Work to complete. Count how many lines of the material below have the word "inverters" and give only the number.
____
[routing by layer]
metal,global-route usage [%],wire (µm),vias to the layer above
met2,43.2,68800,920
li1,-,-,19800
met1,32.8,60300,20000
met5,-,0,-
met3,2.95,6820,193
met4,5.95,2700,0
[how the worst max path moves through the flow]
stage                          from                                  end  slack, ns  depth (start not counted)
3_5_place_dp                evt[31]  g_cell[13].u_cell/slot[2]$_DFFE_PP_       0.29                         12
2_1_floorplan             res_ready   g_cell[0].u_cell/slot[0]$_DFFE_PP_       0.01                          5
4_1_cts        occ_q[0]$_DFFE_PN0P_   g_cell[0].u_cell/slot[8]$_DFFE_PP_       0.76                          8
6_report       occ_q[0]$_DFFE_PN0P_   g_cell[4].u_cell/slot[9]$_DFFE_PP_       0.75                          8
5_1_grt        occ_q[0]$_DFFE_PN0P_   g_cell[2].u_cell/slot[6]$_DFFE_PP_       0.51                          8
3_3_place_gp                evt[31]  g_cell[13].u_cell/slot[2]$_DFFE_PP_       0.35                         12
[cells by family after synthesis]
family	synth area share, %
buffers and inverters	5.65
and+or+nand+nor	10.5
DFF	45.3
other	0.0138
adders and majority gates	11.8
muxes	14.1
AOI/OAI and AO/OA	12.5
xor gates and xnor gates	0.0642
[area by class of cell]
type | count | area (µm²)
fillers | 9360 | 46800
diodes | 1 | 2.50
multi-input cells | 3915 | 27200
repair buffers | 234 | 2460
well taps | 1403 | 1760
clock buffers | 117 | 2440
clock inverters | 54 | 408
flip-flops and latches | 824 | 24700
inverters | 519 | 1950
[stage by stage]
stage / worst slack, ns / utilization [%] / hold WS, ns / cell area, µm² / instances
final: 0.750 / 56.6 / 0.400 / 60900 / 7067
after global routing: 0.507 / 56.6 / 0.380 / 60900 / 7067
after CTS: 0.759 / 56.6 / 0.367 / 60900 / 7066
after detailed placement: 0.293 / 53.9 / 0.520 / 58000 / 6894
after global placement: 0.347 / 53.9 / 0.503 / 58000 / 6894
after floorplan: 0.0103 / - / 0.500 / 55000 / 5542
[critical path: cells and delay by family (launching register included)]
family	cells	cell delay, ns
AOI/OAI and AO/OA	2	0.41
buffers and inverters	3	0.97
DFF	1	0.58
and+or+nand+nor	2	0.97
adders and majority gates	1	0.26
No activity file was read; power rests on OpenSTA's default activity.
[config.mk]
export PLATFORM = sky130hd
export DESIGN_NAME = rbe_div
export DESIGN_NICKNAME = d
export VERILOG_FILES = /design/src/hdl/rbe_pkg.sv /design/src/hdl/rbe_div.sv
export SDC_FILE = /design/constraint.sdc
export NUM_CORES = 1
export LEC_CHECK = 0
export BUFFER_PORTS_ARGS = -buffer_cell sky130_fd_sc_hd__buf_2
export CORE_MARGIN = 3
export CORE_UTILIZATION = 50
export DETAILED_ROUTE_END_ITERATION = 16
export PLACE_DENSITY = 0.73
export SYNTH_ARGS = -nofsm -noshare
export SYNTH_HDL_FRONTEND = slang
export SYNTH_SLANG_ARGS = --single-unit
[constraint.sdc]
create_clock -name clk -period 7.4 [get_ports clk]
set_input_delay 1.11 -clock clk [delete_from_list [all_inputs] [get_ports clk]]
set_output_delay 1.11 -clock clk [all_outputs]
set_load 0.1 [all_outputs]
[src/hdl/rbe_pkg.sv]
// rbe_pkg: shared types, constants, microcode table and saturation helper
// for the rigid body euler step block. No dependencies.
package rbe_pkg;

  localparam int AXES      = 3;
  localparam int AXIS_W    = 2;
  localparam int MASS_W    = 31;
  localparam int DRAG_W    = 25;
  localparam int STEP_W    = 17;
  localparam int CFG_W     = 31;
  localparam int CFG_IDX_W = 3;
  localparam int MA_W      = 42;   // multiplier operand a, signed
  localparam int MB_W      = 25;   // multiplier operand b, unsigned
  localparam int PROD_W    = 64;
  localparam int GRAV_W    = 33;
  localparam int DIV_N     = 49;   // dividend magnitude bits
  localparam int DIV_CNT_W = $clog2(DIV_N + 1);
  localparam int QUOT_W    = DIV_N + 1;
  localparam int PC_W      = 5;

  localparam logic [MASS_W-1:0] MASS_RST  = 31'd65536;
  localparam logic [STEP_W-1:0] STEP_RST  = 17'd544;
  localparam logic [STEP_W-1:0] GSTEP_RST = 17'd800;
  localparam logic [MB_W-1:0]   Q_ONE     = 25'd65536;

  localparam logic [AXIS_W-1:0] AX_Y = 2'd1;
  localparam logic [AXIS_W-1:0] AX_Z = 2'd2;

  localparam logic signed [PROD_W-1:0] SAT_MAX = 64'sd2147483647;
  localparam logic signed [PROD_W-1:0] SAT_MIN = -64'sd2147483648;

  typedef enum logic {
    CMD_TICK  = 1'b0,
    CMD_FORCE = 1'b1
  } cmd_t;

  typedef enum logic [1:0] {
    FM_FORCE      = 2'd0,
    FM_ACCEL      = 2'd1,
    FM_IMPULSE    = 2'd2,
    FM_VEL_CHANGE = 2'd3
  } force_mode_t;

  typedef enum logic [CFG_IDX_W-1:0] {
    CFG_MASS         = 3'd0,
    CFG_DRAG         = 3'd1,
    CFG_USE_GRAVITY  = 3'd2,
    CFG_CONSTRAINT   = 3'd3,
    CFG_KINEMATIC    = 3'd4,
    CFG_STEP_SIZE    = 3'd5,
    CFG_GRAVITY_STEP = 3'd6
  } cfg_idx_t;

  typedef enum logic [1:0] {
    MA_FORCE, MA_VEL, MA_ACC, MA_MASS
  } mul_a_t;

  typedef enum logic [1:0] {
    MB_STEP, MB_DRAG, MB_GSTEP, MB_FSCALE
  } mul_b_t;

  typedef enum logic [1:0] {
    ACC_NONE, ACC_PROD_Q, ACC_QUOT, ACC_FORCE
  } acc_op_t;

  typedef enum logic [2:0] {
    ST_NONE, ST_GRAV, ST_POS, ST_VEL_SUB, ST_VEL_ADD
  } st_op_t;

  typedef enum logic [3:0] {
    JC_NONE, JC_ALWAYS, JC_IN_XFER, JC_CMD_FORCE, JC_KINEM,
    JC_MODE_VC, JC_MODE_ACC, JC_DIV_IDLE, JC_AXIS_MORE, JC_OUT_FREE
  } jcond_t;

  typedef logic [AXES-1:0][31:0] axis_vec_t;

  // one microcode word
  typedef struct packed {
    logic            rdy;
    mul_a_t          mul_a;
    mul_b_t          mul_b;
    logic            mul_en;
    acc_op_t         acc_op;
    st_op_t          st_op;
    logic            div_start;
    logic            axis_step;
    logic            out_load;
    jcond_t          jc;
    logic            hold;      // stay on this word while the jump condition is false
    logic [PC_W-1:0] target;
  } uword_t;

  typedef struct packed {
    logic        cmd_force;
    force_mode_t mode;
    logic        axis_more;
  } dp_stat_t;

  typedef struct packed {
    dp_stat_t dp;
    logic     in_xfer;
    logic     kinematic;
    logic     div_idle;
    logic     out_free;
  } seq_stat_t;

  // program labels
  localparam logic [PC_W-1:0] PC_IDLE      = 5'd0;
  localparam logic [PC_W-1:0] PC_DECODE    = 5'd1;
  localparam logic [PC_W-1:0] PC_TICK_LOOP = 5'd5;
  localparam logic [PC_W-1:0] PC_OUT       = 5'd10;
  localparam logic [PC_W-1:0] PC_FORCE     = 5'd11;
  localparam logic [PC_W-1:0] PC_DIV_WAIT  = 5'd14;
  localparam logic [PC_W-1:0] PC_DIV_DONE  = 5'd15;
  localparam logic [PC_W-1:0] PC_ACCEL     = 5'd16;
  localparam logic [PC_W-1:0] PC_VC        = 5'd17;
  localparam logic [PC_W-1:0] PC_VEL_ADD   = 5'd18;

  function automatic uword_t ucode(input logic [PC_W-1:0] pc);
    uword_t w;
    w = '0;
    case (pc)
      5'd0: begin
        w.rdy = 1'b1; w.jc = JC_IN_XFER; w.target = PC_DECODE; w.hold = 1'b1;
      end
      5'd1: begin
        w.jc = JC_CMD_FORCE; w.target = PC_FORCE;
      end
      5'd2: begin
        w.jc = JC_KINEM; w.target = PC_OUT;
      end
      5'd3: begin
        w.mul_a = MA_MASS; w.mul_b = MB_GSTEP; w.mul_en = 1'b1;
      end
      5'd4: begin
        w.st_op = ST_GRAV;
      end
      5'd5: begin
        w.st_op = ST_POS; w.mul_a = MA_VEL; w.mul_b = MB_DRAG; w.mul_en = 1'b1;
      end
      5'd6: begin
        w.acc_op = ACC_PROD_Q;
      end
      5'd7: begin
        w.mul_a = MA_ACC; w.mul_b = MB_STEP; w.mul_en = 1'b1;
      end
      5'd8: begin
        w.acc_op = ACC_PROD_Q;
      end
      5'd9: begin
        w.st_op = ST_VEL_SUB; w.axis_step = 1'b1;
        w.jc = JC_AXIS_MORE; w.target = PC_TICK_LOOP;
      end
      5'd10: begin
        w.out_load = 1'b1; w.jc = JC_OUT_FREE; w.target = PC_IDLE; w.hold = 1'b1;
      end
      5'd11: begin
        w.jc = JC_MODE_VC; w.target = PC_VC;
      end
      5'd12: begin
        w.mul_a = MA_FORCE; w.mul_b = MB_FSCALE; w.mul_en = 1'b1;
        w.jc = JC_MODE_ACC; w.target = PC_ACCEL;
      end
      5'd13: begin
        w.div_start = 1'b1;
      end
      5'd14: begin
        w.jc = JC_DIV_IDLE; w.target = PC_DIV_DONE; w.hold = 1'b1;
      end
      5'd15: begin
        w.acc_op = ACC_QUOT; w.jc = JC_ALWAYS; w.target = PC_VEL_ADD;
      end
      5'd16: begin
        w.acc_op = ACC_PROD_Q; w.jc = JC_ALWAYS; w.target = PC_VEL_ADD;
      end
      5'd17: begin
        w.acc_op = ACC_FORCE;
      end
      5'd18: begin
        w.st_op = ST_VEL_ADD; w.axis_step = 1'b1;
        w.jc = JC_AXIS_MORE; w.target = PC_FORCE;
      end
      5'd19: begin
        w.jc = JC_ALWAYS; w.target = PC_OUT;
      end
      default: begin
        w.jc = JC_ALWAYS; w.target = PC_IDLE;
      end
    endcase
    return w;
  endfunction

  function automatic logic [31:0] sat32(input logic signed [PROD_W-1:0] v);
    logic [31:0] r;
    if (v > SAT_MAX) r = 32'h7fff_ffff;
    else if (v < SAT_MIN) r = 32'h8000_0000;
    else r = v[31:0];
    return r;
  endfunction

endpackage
____
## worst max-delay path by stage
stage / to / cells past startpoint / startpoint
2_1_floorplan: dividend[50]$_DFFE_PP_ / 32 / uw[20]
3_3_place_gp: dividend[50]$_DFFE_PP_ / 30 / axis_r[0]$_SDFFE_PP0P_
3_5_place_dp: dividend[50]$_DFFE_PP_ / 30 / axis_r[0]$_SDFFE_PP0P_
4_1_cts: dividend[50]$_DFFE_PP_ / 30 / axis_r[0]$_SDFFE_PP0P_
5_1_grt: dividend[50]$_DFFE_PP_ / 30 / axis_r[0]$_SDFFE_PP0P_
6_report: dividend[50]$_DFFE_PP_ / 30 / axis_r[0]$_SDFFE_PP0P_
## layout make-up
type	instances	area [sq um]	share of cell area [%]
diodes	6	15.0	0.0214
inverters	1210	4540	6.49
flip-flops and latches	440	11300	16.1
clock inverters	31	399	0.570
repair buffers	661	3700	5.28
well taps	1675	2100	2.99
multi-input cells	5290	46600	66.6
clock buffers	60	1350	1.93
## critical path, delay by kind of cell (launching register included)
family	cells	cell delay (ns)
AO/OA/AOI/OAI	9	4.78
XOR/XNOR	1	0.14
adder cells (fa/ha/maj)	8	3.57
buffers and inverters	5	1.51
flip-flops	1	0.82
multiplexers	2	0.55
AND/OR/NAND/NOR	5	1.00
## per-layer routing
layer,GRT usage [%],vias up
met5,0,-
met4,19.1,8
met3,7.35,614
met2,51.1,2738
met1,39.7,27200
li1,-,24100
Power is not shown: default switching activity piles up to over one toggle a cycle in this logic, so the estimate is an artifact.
____
Written response. 7